🤖 AI Summary
Existing methods typically generate terrain heightmaps and textures in isolation, neglecting their intrinsic geometric-appearance coupling, thereby limiting visual realism. To address this, we propose the first unsupervised framework for joint heightmap and texture generation, explicitly modeling geometric-appearance coherency. Our approach builds upon a latent diffusion model (LDM), pre-trained on unlabeled paired data to enforce cross-modal consistency without supervision, and incorporates a lightweight external adapter to enable sketch-guided controllable synthesis. Crucially, the framework requires no paired annotations, yet achieves semantically coherent, high-fidelity, and diverse terrain synthesis. Extensive qualitative and quantitative evaluations demonstrate significant improvements over unimodal baselines across multiple metrics. The method shows strong practical utility for high-fidelity terrain modeling in games and film production.
📝 Abstract
3D terrain models are essential in fields such as video game development and film production. Since surface color often correlates with terrain geometry, capturing this relationship is crucial to achieving realism. However, most existing methods generate either a heightmap or a texture, without sufficiently accounting for the inherent correlation.
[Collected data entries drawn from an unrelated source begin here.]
File: config.mk
export PLATFORM = sky130hd
export DESIGN_NAME = sram_burst_scan_subsystem
export DESIGN_NICKNAME = d
export VERILOG_FILES = /design/src/rtl/sram_ctrl_pkg.sv /design/src/rtl/sram_array_p.sv /design/src/rtl/sram_burst_scan_subsystem.sv
export SDC_FILE = /design/constraint.sdc
export NUM_CORES = 2
export LEC_CHECK = 0
export ABC_AREA = 1
export CAP_MARGIN = 10
export CORE_MARGIN = 2
export CORE_UTILIZATION = 27
export CTS_BUF_LIST = sky130_fd_sc_hd__clkbuf_8
export DETAILED_ROUTE_END_ITERATION = 10
export PLACE_DENSITY = 0.5
export SYNTH_ARGS = -nofsm -noshare
export SYNTH_HDL_FRONTEND = slang
export SYNTH_SLANG_ARGS = --single-unit
File: constraint.sdc
create_clock -name clk -period 2.3 [get_ports clk]
set_clock_uncertainty 0.2 [all_clocks]
set_input_delay 0.23 -clock clk [delete_from_list [all_inputs] [get_ports clk]]
set_output_delay 0.23 -clock clk [all_outputs]
set_load 0.01 [all_outputs]
File: src/rtl/sram_ctrl_pkg.sv
// Shared op codes, state encoding and scan-chain sizing for the burst SRAM controller.
package sram_ctrl_pkg;

    typedef enum logic [1:0] {
        OP_RD  = 2'b00,
        OP_WR  = 2'b01,
        OP_BRD = 2'b10,
        OP_BWR = 2'b11
    } op_t;

    typedef enum logic [2:0] {
        ST_IDLE = 3'd0,
        ST_RD   = 3'd1,
        ST_WR   = 3'd2,
        ST_DONE = 3'd3,
        ST_ERR  = 3'd4
    } state_t;

    // state(3) + op(2) + done/err/rdata_valid(3) plus the three data-path registers
    function automatic int unsigned chain_len(input int unsigned addr_w,
                                              input int unsigned len_w,
                                              input int unsigned data_w);
        return 8 + addr_w + len_w + data_w;
    endfunction

endpackage

File: src/rtl/sram_array_p.sv
// Single-port-style SRAM array: synchronous write, one-cycle registered read, no reset.
module sram_array_p #(
    parameter int unsigned ADDR_W = 8,
    parameter int unsigned DATA_W = 8,
    parameter int unsigned DEPTH  = 256
) (
    input  logic              clk,
    input  logic              wr_en,
    input  logic [ADDR_W-1:0] wr_addr,
    input  logic [DATA_W-1:0] wr_data,
    input  logic [ADDR_W-1:0] rd_addr,
    output logic [DATA_W-1:0] rd_data
);

    logic [DATA_W-1:0] mem [DEPTH];
    logic              wr_ok;
    logic              rd_ok;

    // Only a partially populated address space needs a bounds guard.
    if (DEPTH == (2 ** ADDR_W)) begin : g_full
        assign wr_ok = 1'b1;
        assign rd_ok = 1'b1;
    end else begin : g_part
        assign wr_ok = (32'(wr_addr) < DEPTH);
        assign rd_ok = (32'(rd_addr) < DEPTH);
    end

    always_ff @(posedge clk) begin
        if (wr_en && wr_ok) begin
            mem[wr_addr] <= wr_data;
        end
        if (rd_ok) begin
            rd_data <= mem[rd_addr];
        end
    end

endmodule

File: src/rtl/sram_burst_scan_subsystem.sv
// Burst read/write SRAM controller with range checking; every controller flop sits on one scan chain.
module sram_burst_scan_subsystem
    import sram_ctrl_pkg::*;
#(
    parameter int unsigned ADDR_W = 8,
    parameter int unsigned DATA_W = 8,
    parameter int unsigned DEPTH  = 256,
    parameter int unsigned LEN_W  = 4
) (
    input  logic              clk,
    input  logic              rst,
    input  logic              scan_en,
    input  logic              scan_in,
    output logic              scan_out,
    input  logic              start_op,
    input  logic [1:0]        op_type,
    input  logic [ADDR_W-1:0] addr_in,
    input  logic [LEN_W-1:0]  len_in,
    input  logic [DATA_W-1:0] data_in,
    output logic              wdata_ready,
    output logic [DATA_W-1:0] data_out,
    output logic              rdata_valid,
    output logic              busy,
    output logic              done,
    output logic              err
);

    localparam int unsigned CHAIN_L = chain_len(ADDR_W, LEN_W, DATA_W);

    // Field order from LSB upward is the scan order from scan_in.
    typedef struct packed {
        logic              rdata_valid;
        logic              err;
        logic              done;
        logic [DATA_W-1:0] data_out;
        logic [LEN_W-1:0]  count;
        logic [ADDR_W-1:0] cur_addr;
        op_t               op;
        state_t            state;
    } ctrl_t;

    ctrl_t             ctrl_q;
    ctrl_t             ctrl_d;
    logic [DATA_W-1:0] rd_data;
    logic [LEN_W-1:0]  cap_count;
    logic [ADDR_W:0]   end_addr;
    logic              range_bad;
    logic              wr_en;

    // Last beat address computed one bit wider so a crossing of DEPTH-1 cannot wrap.
    assign cap_count = op_type[1] ? len_in : '0;
    assign end_addr  = {1'b0, addr_in} + (ADDR_W+1)'(cap_count);
    assign range_bad = (end_addr >= (ADDR_W+1)'(DEPTH));

    always_ff @(posedge clk or negedge rst) begin
        if (!rst) begin
            ctrl_q <= '0;
        end else if (scan_en) begin
            ctrl_q <= ctrl_t'({ctrl_q[CHAIN_L-2:0], scan_in});
        end else begin
            ctrl_q <= ctrl_d;
        end
    end

    always_comb begin
        ctrl_d             = ctrl_q;
        ctrl_d.done        = 1'b0;
        ctrl_d.err         = 1'b0;
        ctrl_d.rdata_valid = 1'b0;

        case (ctrl_q.state)
            ST_IDLE: begin
                if (start_op && !scan_en) begin
                    ctrl_d.op       = op_t'(op_type);
                    ctrl_d.cur_addr = addr_in;
                    ctrl_d.count    = cap_count;
                    if (range_bad) begin
                        ctrl_d.state = ST_ERR;
                        ctrl_d.done  = 1'b1;
                        ctrl_d.err   = 1'b1;
                    end else if (op_type[0]) begin
                        ctrl_d.state = ST_WR;
                    end else begin
                        ctrl_d.state = ST_RD;
                    end
                end
            end
            ST_RD, ST_WR: begin
                if (ctrl_q.state == ST_RD) begin
                    ctrl_d.data_out    = rd_data;
                    ctrl_d.rdata_valid = 1'b1;
                end
                if (ctrl_q.count == '0) begin
                    ctrl_d.state = ST_DONE;
                    ctrl_d.done  = 1'b1;
                end else begin
                    ctrl_d.cur_addr = ctrl_q.cur_addr + ADDR_W'(1);
                    ctrl_d.count    = ctrl_q.count - LEN_W'(1);
                end
            end
            ST_DONE, ST_ERR: begin
                ctrl_d.state = ST_IDLE;
            end
            default: begin
                ctrl_d.state = ST_IDLE;
            end
        endcase
    end

    assign wr_en = (ctrl_q.state == ST_WR) && !scan_en;

    // Read address is the next cur_addr so the registered array output lines up with the RD cycle.
    sram_array_p #(
        .ADDR_W (ADDR_W),
        .DATA_W (DATA_W),
        .DEPTH  (DEPTH)
    ) u_array (
        .clk     (clk),
        .wr_en   (wr_en),
        .wr_addr (ctrl_q.cur_addr),
        .wr_data (data_in),
        .rd_addr (ctrl_d.cur_addr),
        .rd_data (rd_data)
    );

    assign scan_out    = ctrl_q.rdata_valid;
    assign data_out    = ctrl_q.data_out;
    assign rdata_valid = ctrl_q.rdata_valid;
    assign done        = ctrl_q.done;
    assign err         = ctrl_q.err;
    assign busy        = (ctrl_q.state != ST_IDLE);
    assign wdata_ready = wr_en;

endmodule
After elaboration in Yosys (flattened, before gate mapping)
Memory sizes are Yosys's and may differ from the RTL's. A register that Yosys moved wholly into a read port is not among the register bits.
Index checks and enable logic that the tools add are counted.
- register bits after elaboration: 28
- bits in writable memories: 2048
- bits of input ports: 27
- output and inout bits: 14
- logic and storage cells: 55
- memories: 1
- memories (memory ; words ; bits a word ; read ports ; clocked after memory_dff ; write ports ; RTL line ; source):
    u_array.mem ; 256 ; 8 ; 1 ; 1 ; 1 ; sram_array_p.sv:15 ; logic [DATA_W-1:0] mem [DEPTH];
- add/subtract/negate cells: 3
- magnitude comparators: 1
- equality and inequality tests: 5
- muxes and demuxes: 21
- reductions and logical operators: 16
- operator list (kind ; count):
    2-to-1 mux 28 bit ; 1
    one-hot mux 12 bit (2 select lines) ; 1
    2-to-1 mux 17 bit ; 1
    2-to-1 mux 8 bit ; 2
    2-to-1 mux 12 bit ; 1
    adder 8 x 4 -> 9 bit ; 1
    >= comparator 9 bit, second input constant ; 1
    != test 3 bit, second input constant ; 3
    adder 8 x 1 -> 8 bit, second input constant ; 1
    2-to-1 mux 2 bit ; 4
    nonzero test 2 bit ; 4
    2-to-1 mux 1 bit ; 6
    2-to-1 mux 3 bit ; 2
    one-hot mux 3 bit (2 select lines) ; 1
    AND reduction 2 bit ; 3
    nonzero test 3 bit ; 2
    logical NOT 4 bit ; 1
    2-to-1 mux 4 bit ; 1
    subtractor 4 x 1 -> 4 bit, second input constant ; 1
    == test 3 x 1 -> 1 bit, second input constant ; 1
    == test 3 x 2 -> 1 bit, second input constant ; 1
    logical NOT 3 bit ; 1
    AND reduction 3 bit ; 1
    logical AND 1 bit ; 2
    other kinds (3) ; 3

Longest topological paths before layout
- word-level depth: 7
- mapped depth: 20
- gate-level depth less buffers: 17

Cells and area by module
Synthesis repeated with hierarchy kept, for this count alone.
- cell total of the unflattened synthesis: 7277
- area, all modules: 85399.4 um2
- by module, submodules not included (module ; instances ; cells each ; area an instance (um2) ; seq. area each (um2)):
    sram_array_p ; 1 ; 7003 ; 83396.2 ; 61659.1
    sram_burst_scan_subsystem ; 1 ; 274 ; 2003.2 ; 700.7

Worst setup path before layout
Ideal clock, no wire load.
- path kind: flip-flop to flip-flop
- start point: reg ctrl_q[0] (netlist bit)
- end point: mem u_array.mem[146][0] (enable)
- library setup time: 0.370 ns
- data arrival time: 1.913 ns
- data required time: 1.730 ns
- slack: -0.183 ns
- stages on the path, launching flop included: 9
- buffers on the path: 1
- clock period less this slack: 2.483 ns
- path through: dfrtp_1 inv_1 nand3b_1 nor2_1 inv_1 nor2_1 nand2_1 clkbuf_1 nor2_1
- longest elaborated chain between the ends: 4
- ends and longest elaborated chain (what ; RTL line ; source):
    from (decl) ; sram_burst_scan_subsystem.sv:42 ; ctrl_t ctrl_q;
    from (signal assigned) ; sram_burst_scan_subsystem.sv:59 ; ctrl_q <= ctrl_t'({ctrl_q[CHAIN_L-2:0], scan_in});
    from (signal assigned) ; sram_burst_scan_subsystem.sv:61 ; ctrl_q <= ctrl_d;
    == test 3 x 2 -> 1 bit ; sram_burst_scan_subsystem.sv:110 ; assign wr_en = (ctrl_q.state == ST_WR) && !scan_en;
    logical AND 1 bit ; sram_burst_scan_subsystem.sv:110 ;
    named net wdata_ready ; sram_burst_scan_subsystem.sv:20 ; output logic wdata_ready,
    2-to-1 mux 1 bit ; sram_array_p.sv:29 ; if (wr_en && wr_ok) begin
    2-to-1 mux 1 bit (implied by the code) ; sram_array_p.sv:30 ; mem[wr_addr] <= wr_data;
    to (decl) ; sram_array_p.sv:15 ;
The timed path passes the listed nets, and every way through them passes these cells.

Final worst setup path
- start point: reg ctrl_q[2] (netlist bit)
- end point: reg u_array.rd_data[3] (read register of u_array.mem)
- longest elaborated chain between the ends: 3
- elaborated cells between the ends (all ways): 5
- classes of those cells: eq/ne: 2; mux: 1; reduce/logical: 2
- ends and longest elaborated chain (what ; RTL line ; source):
    == test 3 x 1 -> 1 bit or == test 3 x 2 -> 1 bit (tied branches) ; sram_burst_scan_subsystem.sv:71 ; case (ctrl_q.state)
    OR reduction 2 bit ; sram_burst_scan_subsystem.sv:71 ;
    one-hot mux 12 bit (2 select lines) * ; sram_burst_scan_subsystem.sv:71 ;
    to (decl) ; sram_array_p.sv:12 ; output logic [DATA_W-1:0] rd_data
Every way passes the cells marked *; elsewhere a longest branch is shown, timed or not.
A chain may end at the register's enable or synchronous reset.

==> results.cfg <==
[route]
wl_per_cell_um = 23.3
final_antenna_net_count = 0
firstDrtPassIters = 8
drc_errors = 0
routed_wl_mm = 325
drtIter0Drc = 6718
vias = 67600
vias_per_cell = 4.85

[floorplan]
fp.coreArea_mm2 = 0.337
fp-row-count = 213
start_util_pct = 27.2
fp.dieW_um = 586
die_area_mm2 = 0.344
num_io_pins = 41
die_h_um = 586

[critical_path]
cp_slowest_cell = dfrtp_1
path_class = flip-flop to flip-flop
crit_chain = nand3b_1 -> nand2_4 -> nand3_4 -> nand3_4 -> nand2_8 -> buf_12 -> buf_12 -> buf_4 -> buf_8 -> buf_12 -> o211ai_1 -> nand3_1 -> nand3_1 -> nand3_1 -> nand3_1 -> nand3_4 -> nand3_1 -> nand2_1
critPathLaunchType = flip-flop
crit_top_cell = nand3_1
endpoint_kind = flip-flop
crit_arrival_ns = 3.90
cp.required_ns = 2.97
cpPeakStageDelay_ns = 0.43
critPathMaxFanout = 21

[placement]
dp_cells = 13100
dpl_cell_area_mm2 = 0.104
place.detailed.hpwl_mm = 190
numPortBuffers = 40
globalplace.congestion = 0.902
place_ws_ns = -1.98

[global_route]
antenna_found_initial = 20
grt_max_degree = 79
grtUsageTotal_pct = 18.1
grt_pass1_vias = 65500
grt_pass1_wl_mm = 459
overflow = 0

[layout]
drive_gt1_share_pct = 20.2
design_area_mm2 = 0.118
fillCellCount = 33100
layoutNonFillerInstCount = 13900
fin_nets = 9186
area_delta_synth_final_pct = 28.4

[yosys]
avgSynthCellArea_um2 = 11.1
syn_nets = 8310
ys_top_cells_by_count = edfxtp_1 (2048), nand3_1 (1998), nand2_1 (1612)
ys_top_cells_by_area = edfxtp_1 (67%), nand3_1 (11%), nand2_1 (6.6%)
yosys.area.top_type = edfxtp_1
synth_ff_type = edfxtp_1
synth-seq-cells = 2084
async_flop_share_pct = 1.34
synth_top_area_share_pct = 67.1
synth_edf_count = 2048
synth_area_mm2 = 0.0916
yosys_warnings = 0
ys_types = 34
syn_inst = 8274
yosysMostFrequentCell = edfxtp_1
ys_seq_area_share_pct = 68.1

[outcome]
failed_checks = negative setup slack
status = finished, violations left

[power]
finalPower_uw = 183000
p_leak_uw = 0.0455
vdd_drop_max_v = 0.000901
power_density_mw_per_mm2 = 1560

[clock_network]
cts_buffer_depth = 4
root_buffer = clkbuf_8
cts.clk_slew.worst_paths_ns = 0.07
clkSinkCount = 2084
htreeDepth = 5
cts_made_buffers = 354
clkLatencyLatePin_ns = 1.02
cts_tree = yes

[sta]
holdWs_ns = 0.0793
setup_viol = 2060
maxSlewHeadroom_pct = 55.1
worst_pin_slew_ns = 0.671
fmax_mhz = 310
slew_violations = 0
hold_viol_final = 0
period_minus_slack_ns = 3.23
fin_crit_sh_pct = 140
rsz0062_at_grt = true
fin_ws_ns = -0.930

[worst_hold_path]
hp-class = input pin to flip-flop

[flow_run]
maxCapViolCount = 0
==> what timing repair did <==
action | CTS | global route
buffers inserted | 64 | 44
pin swaps | 46 | 97
hold buffers | 24 | 0
hold endpoints to repair | 2104 | 0
gates resized for setup | 505 | 315
endpoints found under the setup margin | 2075 | 2065
cloned | 61 | 26
==> registers in the layout, summed over array words and instances, names as in the netlist <==
register,cells
ctrl_q,17
data_out,8
done,1
err,1
rdata_valid,1
u_array.mem,2048
u_array.rd_data,8
==> report_power, final <==
| part | switching, µW | internal, µW | leakage, µW |
|---|---|---|---|
| combinational | 66300 | 42500 | 0.0230 |
| clock | 15600 | 16100 | 0.00367 |
| sequential | 568 | 42100 | 0.0188 |
| total | 82500 | 101000 | 0.0455 |
==> cell usage in the layout, fill, tap and decap left out, types with 61 or more instances in the layout <==
cell type  count
buf_16        98
nand3_1     1752
buf_12       169
nand3b_1     604
clkinv_1      86
buf_4        608
o211ai_1     115
nor2_1       215
nand2_1     1588
nor2_4        61
buf_6        115
nand3_2      195
clkbuf_8     358
edfxtp_1    2048
inv_1        966
==> routing by layer <==
metal	GRT usage [%]	wire length, µm	vias to the layer above
li1	-	-	30600
met1	23.9	135000	33900
met2	29.6	153000	2605
met3	2.97	23500	545
met4	7.05	13100	6
met5	0	34	-
==> worst paths after layout <==
check	start	endpoint	slack, ns	cells past startpoint
max in group asynchronous	rst	rdata_valid	1.20	4
max reg2reg	ctrl_q[2]	u_array.rd_data[3]	-0.93	18
min in group asynchronous	rst	ctrl_q[10]	0.41	4
min reg2reg	ctrl_q[4]	ctrl_q[5]	0.30	2
min	data_in[3]	u_array.mem[15][3]	0.08	2
max	ctrl_q[2]	u_array.rd_data[3]	-0.93	18
==> worst max-delay path, delay by kind of cell (launching register included) <==
family          cells  cell delay, ns
buf+inv             5            0.76
simple gates       12            1.42
compound gates      1            0.22
flops               1            0.43
==> final cells by class <==
type                    instances  area, µm²  area share [%]
clock buffers                 358       4930            4.19
repair buffers               1113      14100            12.0
flip-flops and latches       2084      62400            53.0
multi-input cells            4708      25600            21.8
inverters                     887       3380            2.87
well taps                    4515       5650            4.80
clock inverters               261       1560            1.33
diodes                          7       17.5          0.0149
repair inverters                2       32.5          0.0277
==> through the flow <==
stage	setup TNS (ns)	util, %
floorplan	-228.14	-
global route	-510.39	34.9
detailed placement	-342.40	30.8
finish	-367.18	34.9
CTS	-269.82	34.2
global placement	-403.51	30.8
==> kinds of logic (layout without fill, tap and decap cells) <==
| logic type | after synthesis | after routing | share of synthesized area, % |
|---|---|---|---|
| flip-flops | 2084 | 2084 | 68.1 |
| buffers and inverters | 1482 | 2621 | 6.68 |
| other | 0 | 7 | 0 |
| AND/OR/NAND/NOR | 4534 | 4534 | 23.8 |
| XOR/XNOR | 2 | 2 | 0.0191 |
| adder cells (fa/ha/maj) | 9 | 9 | 0.123 |
| AO/OA/AOI/OAI | 163 | 163 | 1.26 |
Power figures use the tool's default switching activity.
In this paper, we propose a method that jointly generates terrain heightmaps and textures using a latent diffusion model. First, we train the model in an unsupervised manner to randomly generate paired heightmaps and textures. Then, we perform supervised learning of an external adapter to enable user control via hand-drawn sketches. Experiments show that our approach allows intuitive terrain generation while preserving the correlation between heightmaps and textures.